The Rocketdyne Operations Support Center in Canoga Park, California, monitored the main engines during every Space Shuttle launch since the program’s inception, while the original shuttle Enterprise undertook its initial series of test flights at the Edwards Air Force Base in Kern County, California.

Upon its arrival at the California Science Center in October 2012, Endeavour was rolled into the Samuel Oschin Pavilion where it officially went on display at the end of that month. “This is the launch of a new mission for Endeavour to inspire the next generation of explorers,” NASA associate administrator and former Space Shuttle astronaut Leland Melvin declared at the exhibit’s opening. “The students, parents, teachers and attendees celebrated this addition to this community and to California’s focus on science, technology, engineering and mathematics.”

Endeavour was initially positioned horizontally raised within the Samuel Oschin Pavilion until a new facility could be constructed and the Shuttle shifted vertically to mimic its appearance on the launch pad.

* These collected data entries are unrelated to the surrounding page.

**src/rtl/clksw_pkg.sv**
```systemverilog
package clksw_pkg;
  localparam logic [1:0] ADDR_OSC = 2'd0;
  localparam logic [1:0] ADDR_DIV = 2'd1;
  localparam logic [1:0] ADDR_KEY = 2'd2;
  localparam int SRC_W    = 3;
  localparam int DIV_W    = 4;
  localparam int STEP_W   = 8;
  localparam int NEW_LSB  = 8;
  localparam int CUR_LSB  = 12;
  localparam int STEP_LSB = 8;
  localparam int CODE_LSB = 20;
endpackage

```
**src/rtl/clksw_unlock.sv**
```systemverilog
module clksw_unlock
  import clksw_pkg::*;
#(
  parameter logic [31:0] KEY_A = 32'hA5A5_0F0F,
  parameter logic [31:0] KEY_B = 32'h5A5A_F0F0,
  parameter int          WIN   = 16
) (
  input  logic        clk_i,
  input  logic        rst_ni,
  input  logic        we_i,
  input  logic [1:0]  addr_i,
  input  logic [31:0] wdata_i,
  output logic        open_o
);
  localparam int TW = $clog2(WIN + 1);

  logic          first_q;
  logic [TW-1:0] tmr_q;
  logic          key_wr, prot_wr, key_b_hit;

  assign key_wr    = we_i && (addr_i == ADDR_KEY);
  assign prot_wr   = we_i && (addr_i == ADDR_OSC || addr_i == ADDR_DIV);
  assign key_b_hit = key_wr && first_q && (wdata_i == KEY_B);

  always_ff @(posedge clk_i or negedge rst_ni) begin
    if (!rst_ni) begin
      first_q <= 1'b0;
      tmr_q   <= '0;
    end else begin
      if (we_i) first_q <= key_wr && (wdata_i == KEY_A);
      if (key_b_hit)          tmr_q <= TW'(WIN);
      else if (prot_wr)       tmr_q <= '0;
      else if (tmr_q != '0)   tmr_q <= tmr_q - 1'b1;
    end
  end

  assign open_o = (tmr_q != '0);

  assert_window_closes_R3: assert property (@(posedge clk_i) disable iff (!rst_ni)
    prot_wr |=> !open_o);
  assert_open_needs_key_R2: assert property (@(posedge clk_i) disable iff (!rst_ni)
    (tmr_q > $past(tmr_q)) |-> $past(first_q && key_wr));
endmodule

```
**src/rtl/clksw_switch.sv**
```systemverilog
module clksw_switch
  import clksw_pkg::*;
#(
  parameter int NUM_SRC = 6,
  parameter int STABLE  = 4
) (
  input  logic               clk_i,
  input  logic               rst_ni,
  input  logic               wr_i,
  input  logic [SRC_W-1:0]   new_i,
  input  logic               swen_i,
  input  logic [NUM_SRC-1:0] src_ready_i,
  output logic [SRC_W-1:0]   cur_o,
  output logic [SRC_W-1:0]   new_o,
  output logic               swen_o
);
  localparam int NCODE = 1 << SRC_W;
  localparam int CW    = $clog2(STABLE + 1);

  logic [NCODE-1:0] rdy_pad;
  logic [SRC_W-1:0] cur_q, new_q;
  logic             swen_q, rdy_ok;
  logic [CW-1:0]    cnt_q;

  for (genvar i = 0; i < NCODE; i++) begin : g_pad
    if (i < NUM_SRC) begin : g_src
      assign rdy_pad[i] = src_ready_i[i];
    end else begin : g_none
      assign rdy_pad[i] = 1'b0;
    end
  end

  assign rdy_ok = rdy_pad[new_q];

  always_ff @(posedge clk_i or negedge rst_ni) begin
    if (!rst_ni) begin
      cur_q  <= '0;
      new_q  <= '0;
      swen_q <= 1'b0;
      cnt_q  <= '0;
    end else if (swen_q) begin
      if (!rdy_ok) begin
        swen_q <= 1'b0;
        cnt_q  <= '0;
      end else if (cnt_q == CW'(STABLE - 1)) begin
        cur_q  <= new_q;
        swen_q <= 1'b0;
        cnt_q  <= '0;
      end else begin
        cnt_q <= cnt_q + 1'b1;
      end
    end else if (wr_i) begin
      new_q  <= new_i;
      swen_q <= swen_i;
    end
  end

  assign cur_o  = cur_q;
  assign new_o  = new_q;
  assign swen_o = swen_q;

  assert_commit_src_R5: assert property (@(posedge clk_i) disable iff (!rst_ni)
    !$stable(cur_q) |-> ($past(swen_q) && cur_q == $past(new_q) && !swen_q));
  assert_commit_ready_R6: assert property (@(posedge clk_i) disable iff (!rst_ni)
    !$stable(cur_q) |-> $past(rdy_ok));
  assert_new_hold_R7: assert property (@(posedge clk_i) disable iff (!rst_ni)
    swen_q |=> $stable(new_q));
endmodule

```
**src/rtl/clksw_postdiv.sv**
```systemverilog
module clksw_postdiv
  import clksw_pkg::*;
(
  input  logic              clk_i,
  input  logic              rst_ni,
  input  logic              wr_i,
  input  logic [DIV_W-1:0]  code_i,
  input  logic [STEP_W-1:0] step_i,
  input  logic              dn_en_i,
  input  logic              up_en_i,
  output logic [DIV_W-1:0]  tgt_o,
  output logic [DIV_W-1:0]  app_o,
  output logic [STEP_W-1:0] step_o,
  output logic              dn_en_o,
  output logic              up_en_o,
  output logic              busy_o
);
  logic [DIV_W-1:0]  tgt_q, app_q;
  logic [STEP_W-1:0] step_q, cnt_q;
  logic              dn_q, up_q, rising, slew_en;

  assign rising  = tgt_q > app_q;
  assign slew_en = rising ? dn_q : up_q;

  always_ff @(posedge clk_i or negedge rst_ni) begin
    if (!rst_ni) begin
      tgt_q  <= '0;
      step_q <= '0;
      dn_q   <= 1'b0;
      up_q   <= 1'b0;
    end else if (wr_i) begin
      tgt_q  <= code_i;
      step_q <= step_i;
      dn_q   <= dn_en_i;
      up_q   <= up_en_i;
    end
  end

  always_ff @(posedge clk_i or negedge rst_ni) begin
    if (!rst_ni) begin
      app_q <= '0;
      cnt_q <= '0;
    end else if (app_q != tgt_q) begin
      if (!slew_en) begin
        app_q <= tgt_q;
        cnt_q <= '0;
      end else if (cnt_q == step_q) begin
        app_q <= rising ? app_q + 1'b1 : app_q - 1'b1;
        cnt_q <= '0;
      end else begin
        cnt_q <= cnt_q + 1'b1;
      end
    end else begin
      cnt_q <= '0;
    end
  end

  assign tgt_o   = tgt_q;
  assign app_o   = app_q;
  assign step_o  = step_q;
  assign dn_en_o = dn_q;
  assign up_en_o = up_q;
  assign busy_o  = (app_q != tgt_q);

  assert_step_one_R11: assert property (@(posedge clk_i) disable iff (!rst_ni)
    (busy_o && slew_en) |=> (app_q == $past(app_q) ||
                             app_q == DIV_W'($past(app_q) + 1'b1) ||
                             app_q == DIV_W'($past(app_q) - 1'b1)));
  assert_idle_hold_R10: assert property (@(posedge clk_i) disable iff (!rst_ni)
    !busy_o |=> $stable(app_q));
  assert_no_overshoot_R11: assert property (@(posedge clk_i) disable iff (!rst_ni)
    (busy_o && rising) |=> app_q <= $past(tgt_q));
endmodule

```
**src/rtl/clksw_ctrl.sv**
```systemverilog
module clksw_ctrl
  import clksw_pkg::*;
#(
  parameter int          NUM_SRC = 6,
  parameter int          STABLE  = 4,
  parameter int          WIN     = 16,
  parameter logic [31:0] KEY_A   = 32'hA5A5_0F0F,
  parameter logic [31:0] KEY_B   = 32'h5A5A_F0F0
) (
  input  logic               clk_i,
  input  logic               rst_ni,
  input  logic               bus_we_i,
  input  logic [1:0]         bus_addr_i,
  input  logic [31:0]        bus_wdata_i,
  output logic [31:0]        bus_rdata_o,
  input  logic [NUM_SRC-1:0] src_ready_i,
  output logic [2:0]         clk_sel_o,
  output logic [3:0]         div_code_o
);
  logic              open, osc_wr, div_wr;
  logic [SRC_W-1:0]  cur, nsrc;
  logic              swen, busy, dn_en, up_en;
  logic [DIV_W-1:0]  tgt, app;
  logic [STEP_W-1:0] step;
  logic [31:0]       osc_rd, div_rd;

  assign osc_wr = bus_we_i && open && (bus_addr_i == ADDR_OSC);
  assign div_wr = bus_we_i && open && (bus_addr_i == ADDR_DIV);

  clksw_unlock #(.KEY_A(KEY_A), .KEY_B(KEY_B), .WIN(WIN)) u_unlock (
    .clk_i, .rst_ni, .we_i(bus_we_i), .addr_i(bus_addr_i),
    .wdata_i(bus_wdata_i), .open_o(open)
  );

  clksw_switch #(.NUM_SRC(NUM_SRC), .STABLE(STABLE)) u_switch (
    .clk_i, .rst_ni, .wr_i(osc_wr),
    .new_i(bus_wdata_i[NEW_LSB +: SRC_W]), .swen_i(bus_wdata_i[0]),
    .src_ready_i, .cur_o(cur), .new_o(nsrc), .swen_o(swen)
  );

  clksw_postdiv u_postdiv (
    .clk_i, .rst_ni, .wr_i(div_wr),
    .code_i(bus_wdata_i[CODE_LSB +: DIV_W]), .step_i(bus_wdata_i[STEP_LSB +: STEP_W]),
    .dn_en_i(bus_wdata_i[1]), .up_en_i(bus_wdata_i[2]),
    .tgt_o(tgt), .app_o(app), .step_o(step), .dn_en_o(dn_en), .up_en_o(up_en),
    .busy_o(busy)
  );

  always_comb begin
    osc_rd = '0;
    osc_rd[0] = swen;
    osc_rd[NEW_LSB +: SRC_W] = nsrc;
    osc_rd[CUR_LSB +: SRC_W] = cur;
    div_rd = '0;
    div_rd[0] = busy;
    div_rd[1] = dn_en;
    div_rd[2] = up_en;
    div_rd[STEP_LSB +: STEP_W] = step;
    div_rd[CODE_LSB +: DIV_W] = tgt;
    case (bus_addr_i)
      ADDR_OSC: bus_rdata_o = osc_rd;
      ADDR_DIV: bus_rdata_o = div_rd;
      default:  bus_rdata_o = '0;
    endcase
  end

  assign clk_sel_o  = cur;
  assign div_code_o = app;

  assert_locked_div_R4: assert property (@(posedge clk_i) disable iff (!rst_ni)
    (bus_we_i && bus_addr_i == ADDR_DIV && !open) |=> $stable(tgt) && $stable(step));
  assert_locked_osc_R4: assert property (@(posedge clk_i) disable iff (!rst_ni)
    (bus_we_i && bus_addr_i == ADDR_OSC && !open && !swen) |=> $stable(nsrc) && !swen);
endmodule

```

The horizontal positioning allowed visitors to walk the entire length of the craft and observe the wear-and-tear that space travel had on the shuttle, as well as saunter underneath Endeavour and gaze at the thermal protection tiles on its underbelly – each of which is numbered and engineered differently to not only fit together but handle the extreme temperatures expected during re-entry at each specific location.

In addition to the Space Shuttle Endeavour itself, the California Science Center in Los Angeles has other shuttle artifacts on display as well. Endeavour’s SPACEHUB Logistics Module – originally installed in the payload bay in order to give astronauts extra room to live and work – is likewise located in the Samuel Oschin Pavilion, along with the Space Shuttle’s main engine.

Inside the actual California Science Center, meanwhile, is the galley from Endeavour that astronauts used to prepare their meals, the monitoring room from the Rocketdyne Operations Support Center, and the tires used on Endeavour’s final mission in 2011.

While Endeavour may be the centerpiece of the California Science Center’s exhibit on space travel, it is not the only craft on display as the center also contains original capsules from all three of NASA’s previous programs – Mercury, Gemini, and Apollo.

The featured Mercury capsule was used to send the chimpanzee Ham into space on January 31, 1961, a prelude to Alan Shepard’s own flight four months later. The Gemini capsule, meanwhile, was launched in September 1966 with astronauts Charles Conrad and Richard Gordon onboard, and Apollo is represented with the capsule that contained Thomas Stafford, Vance Brand, and Donald “Deke” Slayton on their historic rendezvous with the Soviet Union’s Soyuz spacecraft in July 1975.

The Space Shuttle program was officially announced in 1972, a continuation of the efforts of Mercury, Gemini, and Apollo that featured a reusable craft capable of carrying satellites into space and building an International Space Station that would orbit the Earth and become the base of operation for future exploration.

The first Space Shuttle mission began on April 12, 1981 – exactly twenty years after cosmonaut Yuri Gagarin became the first human to travel beyond Earth’s atmosphere – and a total of 135 Space Shuttle missions followed until the final launch in July 2011. The Space Shuttle program contained many highs in the history of space travel, opening space exploration to not only white males but women, African Americans, Canadians, Japanese, and even married couples.

The Space Shuttle initiative also witnessed the American space program’s two worst disasters – Challenger exploded shortly after liftoff in 1986 and Columbia disintegrated as it returned to Earth in 2003. Fourteen astronauts lost their lives in those twin tragedies, a stark reminder of the perilous nature of space exploration that likewise elicited a renewed determination to ensure that those who perished had not died in vain.

The Space Shuttle Endeavour is an emblem of that determination, a promise from the past made to the future that the human race will continue to explore both the inner reaches and outer reaches of space. Only four Space Shuttles remain intact, and although each of them was decommissioned years ago, they still inspire new generations to take the mantle and continue the dream of those who came before them.